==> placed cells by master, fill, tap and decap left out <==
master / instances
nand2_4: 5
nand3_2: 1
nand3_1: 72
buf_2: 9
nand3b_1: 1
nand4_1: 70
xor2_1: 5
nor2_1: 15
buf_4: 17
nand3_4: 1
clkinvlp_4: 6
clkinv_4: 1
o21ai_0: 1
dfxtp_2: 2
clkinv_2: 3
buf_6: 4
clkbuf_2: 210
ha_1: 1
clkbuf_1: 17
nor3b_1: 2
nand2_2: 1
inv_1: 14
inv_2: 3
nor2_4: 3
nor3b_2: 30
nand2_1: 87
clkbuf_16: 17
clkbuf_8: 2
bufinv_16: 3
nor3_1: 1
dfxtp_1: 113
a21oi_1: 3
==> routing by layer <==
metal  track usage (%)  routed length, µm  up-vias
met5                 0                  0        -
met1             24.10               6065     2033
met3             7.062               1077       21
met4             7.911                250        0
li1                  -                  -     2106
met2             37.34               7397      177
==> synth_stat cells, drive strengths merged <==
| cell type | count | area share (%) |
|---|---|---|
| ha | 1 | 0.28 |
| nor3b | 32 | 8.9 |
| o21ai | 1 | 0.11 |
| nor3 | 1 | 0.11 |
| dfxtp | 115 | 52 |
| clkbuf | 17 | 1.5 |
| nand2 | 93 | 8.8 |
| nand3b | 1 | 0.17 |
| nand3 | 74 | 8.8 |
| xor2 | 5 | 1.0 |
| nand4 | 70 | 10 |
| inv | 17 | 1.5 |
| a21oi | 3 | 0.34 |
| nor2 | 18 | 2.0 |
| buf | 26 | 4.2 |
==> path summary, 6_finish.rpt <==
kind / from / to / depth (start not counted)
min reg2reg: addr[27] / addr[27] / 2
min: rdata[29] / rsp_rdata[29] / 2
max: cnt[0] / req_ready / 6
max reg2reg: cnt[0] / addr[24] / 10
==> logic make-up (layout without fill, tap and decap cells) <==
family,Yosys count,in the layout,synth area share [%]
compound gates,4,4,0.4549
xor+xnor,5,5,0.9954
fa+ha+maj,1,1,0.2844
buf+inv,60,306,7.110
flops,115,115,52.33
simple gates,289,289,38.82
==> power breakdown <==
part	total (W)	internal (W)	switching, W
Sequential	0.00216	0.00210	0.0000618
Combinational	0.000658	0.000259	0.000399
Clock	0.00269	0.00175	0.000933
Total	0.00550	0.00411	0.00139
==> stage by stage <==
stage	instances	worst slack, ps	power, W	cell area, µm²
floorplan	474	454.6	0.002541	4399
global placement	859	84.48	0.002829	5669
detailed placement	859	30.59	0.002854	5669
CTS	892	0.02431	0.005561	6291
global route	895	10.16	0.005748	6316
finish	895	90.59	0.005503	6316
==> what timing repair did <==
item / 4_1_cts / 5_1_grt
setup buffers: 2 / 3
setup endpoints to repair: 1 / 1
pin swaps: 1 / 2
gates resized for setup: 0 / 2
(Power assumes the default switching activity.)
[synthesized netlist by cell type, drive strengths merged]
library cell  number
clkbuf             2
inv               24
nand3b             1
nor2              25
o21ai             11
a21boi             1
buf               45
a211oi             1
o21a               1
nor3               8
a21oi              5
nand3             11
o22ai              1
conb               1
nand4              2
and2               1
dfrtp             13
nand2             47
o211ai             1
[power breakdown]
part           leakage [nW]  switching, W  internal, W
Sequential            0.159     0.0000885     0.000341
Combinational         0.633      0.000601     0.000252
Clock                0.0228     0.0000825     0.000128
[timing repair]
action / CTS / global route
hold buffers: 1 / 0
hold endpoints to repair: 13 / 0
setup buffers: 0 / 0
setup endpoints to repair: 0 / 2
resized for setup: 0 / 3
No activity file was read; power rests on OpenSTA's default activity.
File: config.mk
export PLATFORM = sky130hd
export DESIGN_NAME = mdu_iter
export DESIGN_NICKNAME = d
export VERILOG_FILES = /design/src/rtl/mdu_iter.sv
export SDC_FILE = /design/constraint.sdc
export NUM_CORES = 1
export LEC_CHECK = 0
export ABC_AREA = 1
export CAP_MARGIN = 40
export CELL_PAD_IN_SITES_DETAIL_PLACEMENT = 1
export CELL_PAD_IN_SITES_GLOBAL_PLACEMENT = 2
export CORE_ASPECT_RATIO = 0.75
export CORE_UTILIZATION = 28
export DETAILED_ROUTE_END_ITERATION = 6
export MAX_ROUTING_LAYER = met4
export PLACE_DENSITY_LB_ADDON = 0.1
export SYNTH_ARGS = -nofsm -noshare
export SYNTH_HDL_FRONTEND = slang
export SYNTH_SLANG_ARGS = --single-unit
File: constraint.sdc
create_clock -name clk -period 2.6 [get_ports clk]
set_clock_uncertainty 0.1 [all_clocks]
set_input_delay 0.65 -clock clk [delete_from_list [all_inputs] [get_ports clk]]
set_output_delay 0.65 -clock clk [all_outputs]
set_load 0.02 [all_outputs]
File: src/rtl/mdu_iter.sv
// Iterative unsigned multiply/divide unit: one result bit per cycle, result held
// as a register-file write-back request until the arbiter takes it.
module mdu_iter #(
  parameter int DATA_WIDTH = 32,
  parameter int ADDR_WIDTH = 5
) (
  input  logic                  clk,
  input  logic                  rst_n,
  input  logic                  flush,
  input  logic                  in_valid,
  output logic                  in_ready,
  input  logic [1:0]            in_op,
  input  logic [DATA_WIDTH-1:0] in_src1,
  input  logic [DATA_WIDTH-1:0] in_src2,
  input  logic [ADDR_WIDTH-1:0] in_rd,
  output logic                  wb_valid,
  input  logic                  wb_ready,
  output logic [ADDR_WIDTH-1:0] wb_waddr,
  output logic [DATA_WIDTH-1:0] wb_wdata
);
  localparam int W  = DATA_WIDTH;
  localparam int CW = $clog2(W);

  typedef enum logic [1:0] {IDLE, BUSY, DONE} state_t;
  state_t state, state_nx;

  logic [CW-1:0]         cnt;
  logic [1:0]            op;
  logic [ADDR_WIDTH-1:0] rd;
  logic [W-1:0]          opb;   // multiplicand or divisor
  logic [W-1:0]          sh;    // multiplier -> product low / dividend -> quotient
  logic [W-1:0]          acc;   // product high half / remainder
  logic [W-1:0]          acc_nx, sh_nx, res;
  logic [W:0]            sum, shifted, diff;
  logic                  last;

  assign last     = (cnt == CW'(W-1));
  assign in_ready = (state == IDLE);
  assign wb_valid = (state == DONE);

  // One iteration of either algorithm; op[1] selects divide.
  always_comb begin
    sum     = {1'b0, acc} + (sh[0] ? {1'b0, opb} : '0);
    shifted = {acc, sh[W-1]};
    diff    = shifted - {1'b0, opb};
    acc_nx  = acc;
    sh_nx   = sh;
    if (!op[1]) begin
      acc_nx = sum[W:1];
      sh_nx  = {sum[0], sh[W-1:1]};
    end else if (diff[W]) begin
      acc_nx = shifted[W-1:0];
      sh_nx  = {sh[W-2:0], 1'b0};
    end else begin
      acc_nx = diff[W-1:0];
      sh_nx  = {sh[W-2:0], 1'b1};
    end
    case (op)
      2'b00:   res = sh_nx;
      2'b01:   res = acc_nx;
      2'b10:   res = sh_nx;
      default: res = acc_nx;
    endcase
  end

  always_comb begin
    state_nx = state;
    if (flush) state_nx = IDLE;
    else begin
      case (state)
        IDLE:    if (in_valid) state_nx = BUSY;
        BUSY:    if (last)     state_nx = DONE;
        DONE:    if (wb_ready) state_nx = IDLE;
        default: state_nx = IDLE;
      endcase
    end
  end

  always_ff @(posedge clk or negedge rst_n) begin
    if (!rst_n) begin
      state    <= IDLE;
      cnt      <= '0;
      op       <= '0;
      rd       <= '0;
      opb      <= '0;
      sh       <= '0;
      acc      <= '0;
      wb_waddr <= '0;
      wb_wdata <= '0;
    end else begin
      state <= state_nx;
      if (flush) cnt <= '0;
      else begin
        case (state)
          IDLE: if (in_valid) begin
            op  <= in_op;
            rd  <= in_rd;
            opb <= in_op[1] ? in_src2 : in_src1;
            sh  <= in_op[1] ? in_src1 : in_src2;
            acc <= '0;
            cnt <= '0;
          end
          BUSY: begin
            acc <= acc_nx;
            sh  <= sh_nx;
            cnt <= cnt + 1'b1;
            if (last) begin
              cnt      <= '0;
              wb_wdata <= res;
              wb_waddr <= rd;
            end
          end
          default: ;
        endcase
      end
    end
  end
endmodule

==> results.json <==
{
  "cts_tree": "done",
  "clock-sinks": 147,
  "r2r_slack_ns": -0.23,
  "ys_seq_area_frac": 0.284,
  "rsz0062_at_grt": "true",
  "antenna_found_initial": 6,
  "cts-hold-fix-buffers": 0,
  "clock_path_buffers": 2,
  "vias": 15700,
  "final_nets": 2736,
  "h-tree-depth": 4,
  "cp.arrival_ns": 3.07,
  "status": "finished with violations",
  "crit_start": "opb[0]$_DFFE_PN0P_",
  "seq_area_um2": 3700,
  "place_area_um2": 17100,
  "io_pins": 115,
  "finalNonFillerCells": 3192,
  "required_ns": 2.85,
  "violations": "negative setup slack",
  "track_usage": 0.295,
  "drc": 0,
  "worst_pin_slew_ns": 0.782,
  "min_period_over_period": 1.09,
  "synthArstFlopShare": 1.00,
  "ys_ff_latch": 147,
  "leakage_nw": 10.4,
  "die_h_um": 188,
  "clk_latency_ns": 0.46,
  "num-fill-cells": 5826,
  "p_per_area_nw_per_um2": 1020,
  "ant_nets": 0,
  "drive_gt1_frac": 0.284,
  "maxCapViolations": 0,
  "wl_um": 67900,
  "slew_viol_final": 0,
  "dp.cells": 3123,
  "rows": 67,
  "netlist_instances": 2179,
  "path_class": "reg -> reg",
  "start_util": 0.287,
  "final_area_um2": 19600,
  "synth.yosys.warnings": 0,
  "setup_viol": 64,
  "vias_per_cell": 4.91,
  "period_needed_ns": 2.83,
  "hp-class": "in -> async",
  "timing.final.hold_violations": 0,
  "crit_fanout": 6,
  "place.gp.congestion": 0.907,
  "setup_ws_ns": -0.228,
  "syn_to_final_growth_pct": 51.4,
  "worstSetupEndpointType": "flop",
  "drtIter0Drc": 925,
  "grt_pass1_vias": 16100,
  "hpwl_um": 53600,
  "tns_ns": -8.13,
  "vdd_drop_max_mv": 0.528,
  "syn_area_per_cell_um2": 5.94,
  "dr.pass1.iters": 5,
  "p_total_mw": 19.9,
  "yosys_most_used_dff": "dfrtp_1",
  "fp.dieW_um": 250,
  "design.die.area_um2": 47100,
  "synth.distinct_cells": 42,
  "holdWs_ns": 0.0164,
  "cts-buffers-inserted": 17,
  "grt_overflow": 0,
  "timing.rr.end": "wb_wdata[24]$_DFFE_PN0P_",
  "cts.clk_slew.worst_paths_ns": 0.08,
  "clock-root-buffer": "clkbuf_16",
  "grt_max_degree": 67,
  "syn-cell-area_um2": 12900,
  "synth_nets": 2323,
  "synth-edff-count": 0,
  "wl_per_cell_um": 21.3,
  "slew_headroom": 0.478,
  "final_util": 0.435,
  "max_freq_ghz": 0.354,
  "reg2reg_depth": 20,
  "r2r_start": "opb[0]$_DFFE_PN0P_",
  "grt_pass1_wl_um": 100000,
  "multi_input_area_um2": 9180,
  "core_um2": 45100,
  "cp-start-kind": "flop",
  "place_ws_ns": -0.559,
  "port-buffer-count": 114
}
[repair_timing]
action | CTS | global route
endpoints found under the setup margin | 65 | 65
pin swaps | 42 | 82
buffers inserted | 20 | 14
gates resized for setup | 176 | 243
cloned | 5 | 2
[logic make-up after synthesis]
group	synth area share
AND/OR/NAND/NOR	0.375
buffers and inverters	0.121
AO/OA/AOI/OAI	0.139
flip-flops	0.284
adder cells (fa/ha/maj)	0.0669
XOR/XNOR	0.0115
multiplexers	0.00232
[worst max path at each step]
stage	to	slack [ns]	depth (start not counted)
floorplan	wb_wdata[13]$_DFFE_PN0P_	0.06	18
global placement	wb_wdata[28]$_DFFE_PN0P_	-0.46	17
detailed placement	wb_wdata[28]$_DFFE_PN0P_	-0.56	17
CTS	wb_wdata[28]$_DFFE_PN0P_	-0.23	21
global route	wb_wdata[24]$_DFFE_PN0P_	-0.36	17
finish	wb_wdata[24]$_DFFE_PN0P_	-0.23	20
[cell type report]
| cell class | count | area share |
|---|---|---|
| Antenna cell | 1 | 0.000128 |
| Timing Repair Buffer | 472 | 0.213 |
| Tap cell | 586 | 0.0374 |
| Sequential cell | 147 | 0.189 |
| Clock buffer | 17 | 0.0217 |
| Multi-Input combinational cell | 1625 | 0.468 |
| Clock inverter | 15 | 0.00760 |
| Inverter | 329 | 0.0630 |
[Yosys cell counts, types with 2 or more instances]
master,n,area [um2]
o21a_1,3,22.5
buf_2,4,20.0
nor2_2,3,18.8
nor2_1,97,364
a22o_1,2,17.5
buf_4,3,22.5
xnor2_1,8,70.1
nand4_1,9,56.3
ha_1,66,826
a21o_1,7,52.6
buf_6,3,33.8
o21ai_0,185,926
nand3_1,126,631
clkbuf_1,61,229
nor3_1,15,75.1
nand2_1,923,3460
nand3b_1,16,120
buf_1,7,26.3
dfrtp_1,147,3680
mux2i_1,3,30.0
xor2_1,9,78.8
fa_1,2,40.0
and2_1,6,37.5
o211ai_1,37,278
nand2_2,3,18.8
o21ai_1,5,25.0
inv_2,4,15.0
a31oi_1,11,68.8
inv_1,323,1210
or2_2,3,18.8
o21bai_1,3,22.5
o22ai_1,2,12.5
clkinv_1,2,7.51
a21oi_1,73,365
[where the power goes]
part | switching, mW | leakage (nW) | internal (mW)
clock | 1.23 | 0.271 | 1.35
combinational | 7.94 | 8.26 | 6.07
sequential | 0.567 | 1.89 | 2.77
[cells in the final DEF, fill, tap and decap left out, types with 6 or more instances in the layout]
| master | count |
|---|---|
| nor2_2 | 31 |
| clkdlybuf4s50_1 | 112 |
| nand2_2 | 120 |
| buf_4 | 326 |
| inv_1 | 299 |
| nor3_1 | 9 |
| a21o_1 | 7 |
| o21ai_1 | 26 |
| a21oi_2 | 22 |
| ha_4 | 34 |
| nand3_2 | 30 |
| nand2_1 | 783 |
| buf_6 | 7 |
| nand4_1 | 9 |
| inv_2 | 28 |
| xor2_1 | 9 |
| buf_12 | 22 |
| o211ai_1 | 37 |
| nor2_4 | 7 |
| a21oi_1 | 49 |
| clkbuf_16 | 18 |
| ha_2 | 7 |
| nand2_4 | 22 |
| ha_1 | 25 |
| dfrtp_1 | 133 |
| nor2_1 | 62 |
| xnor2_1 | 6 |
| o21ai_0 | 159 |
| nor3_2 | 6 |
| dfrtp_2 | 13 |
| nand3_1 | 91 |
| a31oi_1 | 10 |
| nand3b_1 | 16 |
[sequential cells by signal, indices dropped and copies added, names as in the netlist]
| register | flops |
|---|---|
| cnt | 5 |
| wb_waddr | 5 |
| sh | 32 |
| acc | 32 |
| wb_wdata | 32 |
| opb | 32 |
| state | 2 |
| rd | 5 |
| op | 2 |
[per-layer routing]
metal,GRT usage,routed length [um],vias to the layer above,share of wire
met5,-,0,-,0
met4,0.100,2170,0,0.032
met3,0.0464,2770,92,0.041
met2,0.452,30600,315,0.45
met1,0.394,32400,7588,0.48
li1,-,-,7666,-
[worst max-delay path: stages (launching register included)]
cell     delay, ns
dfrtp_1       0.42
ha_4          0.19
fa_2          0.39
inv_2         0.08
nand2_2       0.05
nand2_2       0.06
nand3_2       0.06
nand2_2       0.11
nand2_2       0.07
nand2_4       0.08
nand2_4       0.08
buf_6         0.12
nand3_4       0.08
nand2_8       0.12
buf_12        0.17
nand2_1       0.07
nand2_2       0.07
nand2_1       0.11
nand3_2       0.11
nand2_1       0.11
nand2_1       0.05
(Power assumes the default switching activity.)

########################################

WHAT YOU NEED TO DO => Give back the opening line of the records above and every line after it, up to and including the one with "track usage (%)", unchanged.

RESPONSE =>
==> placed cells by master, fill, tap and decap left out <==
master / instances
nand2_4: 5
nand3_2: 1
nand3_1: 72
buf_2: 9
nand3b_1: 1
nand4_1: 70
xor2_1: 5
nor2_1: 15
buf_4: 17
nand3_4: 1
clkinvlp_4: 6
clkinv_4: 1
o21ai_0: 1
dfxtp_2: 2
clkinv_2: 3
buf_6: 4
clkbuf_2: 210
ha_1: 1
clkbuf_1: 17
nor3b_1: 2
nand2_2: 1
inv_1: 14
inv_2: 3
nor2_4: 3
nor3b_2: 30
nand2_1: 87
clkbuf_16: 17
clkbuf_8: 2
bufinv_16: 3
nor3_1: 1
dfxtp_1: 113
a21oi_1: 3
==> routing by layer <==
metal  track usage (%)  routed length, µm  up-vias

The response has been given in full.